++++ DATA FOR THIS TASK

===== config.mk =====
export PLATFORM = sky130hd
export DESIGN_NAME = regfile_mp
export DESIGN_NICKNAME = d
export VERILOG_FILES = /design/src/rtl/rf_pkg.sv /design/src/rtl/rf_scoreboard.sv /design/src/rtl/regfile_mp.sv
export SDC_FILE = /design/constraint.sdc
export NUM_CORES = 2
export LEC_CHECK = 0
export BUFFER_PORTS_ARGS = -buffer_cell sky130_fd_sc_hd__buf_2
export CORE_UTILIZATION = 58
export CTS_CLUSTER_SIZE = 28
export DETAILED_ROUTE_END_ITERATION = 16
export PLACE_DENSITY = 0.85
export SYNTH_ARGS = -nofsm -noshare
export SYNTH_HDL_FRONTEND = slang
export SYNTH_SLANG_ARGS = --single-unit

===== constraint.sdc =====
create_clock -name clk -period 5.15 [get_ports clk]
set_clock_uncertainty 0.2 [all_clocks]
set_input_delay 0.2575 -clock clk [delete_from_list [all_inputs] [get_ports clk]]
set_output_delay 0.2575 -clock clk [all_outputs]
set_load 0.01 [all_outputs]

===== src/rtl/rf_pkg.sv =====
// Shared definitions for the integer and FP register files:
// default sizes, address-width helper and common word/address types.
package rf_pkg;

    localparam int unsigned RF_XLEN  = 32;
    localparam int unsigned RF_NREGS = 32;
    localparam int unsigned RF_AW    = $clog2(RF_NREGS);

    function automatic int unsigned rf_aw(input int unsigned nregs);
        return (nregs > 1) ? $clog2(nregs) : 1;
    endfunction

    typedef logic [RF_XLEN-1:0] xword_t;
    typedef logic [RF_AW-1:0]   raddr_t;

endpackage


===== src/rtl/rf_scoreboard.sv =====
// Pending-write scoreboard: one bit per register, set on issue, cleared on writeback,
// looked up per read port to flag RAW hazards.
module rf_scoreboard
    import rf_pkg::*;
#(
    parameter int unsigned NREGS    = RF_NREGS,
    parameter int unsigned NRD      = 2,
    parameter int unsigned ZERO_REG = 1,
    parameter int unsigned BYPASS   = 1,
    localparam int unsigned AW      = rf_aw(NREGS)
) (
    input  logic              clk,
    input  logic              rst_n,
    input  logic              i_iss_valid,
    input  logic [AW-1:0]     i_iss_addr,
    input  logic              i_we,
    input  logic [AW-1:0]     i_waddr,
    input  logic [NRD*AW-1:0] i_raddr,
    output logic [NRD-1:0]    o_busy
);

    localparam logic ZR  = (ZERO_REG != 0);
    localparam logic BYP = (BYPASS != 0);

    logic [NREGS-1:0] r_pend;
    logic [NREGS-1:0] w_pend_d;

    // Set is applied after clear so a same-edge reissue keeps the register pending.
    always_comb begin
        w_pend_d = r_pend;
        if (i_we) begin
            w_pend_d[i_waddr] = 1'b0;
        end
        if (i_iss_valid && !(ZR && (i_iss_addr == '0))) begin
            w_pend_d[i_iss_addr] = 1'b1;
        end
    end

    always_ff @(posedge clk or negedge rst_n) begin
        if (!rst_n) begin
            r_pend <= '0;
        end else begin
            r_pend <= w_pend_d;
        end
    end

    for (genvar k = 0; k < NRD; k++) begin : g_busy
        logic [AW-1:0] w_ra;
        assign w_ra      = i_raddr[k*AW +: AW];
        assign o_busy[k] = r_pend[w_ra] & ~(BYP & i_we & (i_waddr == w_ra));
    end

endmodule


===== src/rtl/regfile_mp.sv =====
// Parametrised multi-read-port register file with optional write bypass, hard-wired
// zero register, registered read copy and a pending-write scoreboard.
module regfile_mp
    import rf_pkg::*;
#(
    parameter int unsigned XLEN     = RF_XLEN,
    parameter int unsigned NREGS    = RF_NREGS,
    parameter int unsigned NRD      = 2,
    parameter int unsigned ZERO_REG = 1,
    parameter int unsigned BYPASS   = 1,
    localparam int unsigned AW      = rf_aw(NREGS)
) (
    input  logic                clk,
    input  logic                rst,
    input  logic [NRD*AW-1:0]   ari,
    output logic [NRD*XLEN-1:0] rdo,
    output logic [NRD*XLEN-1:0] rddo,
    output logic [NRD-1:0]      busyo,
    input  logic [AW-1:0]       ar3i,
    input  logic [XLEN-1:0]     r3i,
    input  logic                we3,
    input  logic                issvi,
    input  logic [AW-1:0]       issai
);

    localparam logic ZR  = (ZERO_REG != 0);
    localparam logic BYP = (BYPASS != 0);

    logic [XLEN-1:0]     r_regs [NREGS];
    logic [NRD*XLEN-1:0] r_rddo;
    logic                w_wr_en;

    assign w_wr_en = we3 & ~(ZR & (ar3i == '0));

    always_ff @(posedge clk or negedge rst) begin
        if (!rst) begin
            for (int unsigned i = 0; i < NREGS; i++) begin
                r_regs[i] <= '0;
            end
        end else if (w_wr_en) begin
            r_regs[ar3i] <= r3i;
        end
    end

    // Bypass is gated by reset so the read ports show the cleared file while rst is low.
    for (genvar k = 0; k < NRD; k++) begin : g_rd
        logic [AW-1:0] w_ra;
        logic          w_hit;
        assign w_ra  = ari[k*AW +: AW];
        assign w_hit = BYP & rst & we3 & (ar3i == w_ra);
        assign rdo[k*XLEN +: XLEN] = (ZR & (w_ra == '0)) ? '0 :
                                     w_hit               ? r3i : r_regs[w_ra];
    end

    always_ff @(posedge clk or negedge rst) begin
        if (!rst) begin
            r_rddo <= '0;
        end else begin
            r_rddo <= rdo;
        end
    end

    assign rddo = r_rddo;

    rf_scoreboard #(
        .NREGS    (NREGS),
        .NRD      (NRD),
        .ZERO_REG (ZERO_REG),
        .BYPASS   (BYPASS)
    ) u_scoreboard (
        .clk         (clk),
        .rst_n       (rst),
        .i_iss_valid (issvi),
        .i_iss_addr  (issai),
        .i_we        (we3),
        .i_waddr     (ar3i),
        .i_raddr     (ari),
        .o_busy      (busyo)
    );

endmodule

++++++++

:: TASK DETAILS ::
Among the records, find every line holding the word "typedef" and copy it.

:: SOLVED PROBLEM ::
    typedef logic [RF_XLEN-1:0] xword_t;
    typedef logic [RF_AW-1:0]   raddr_t;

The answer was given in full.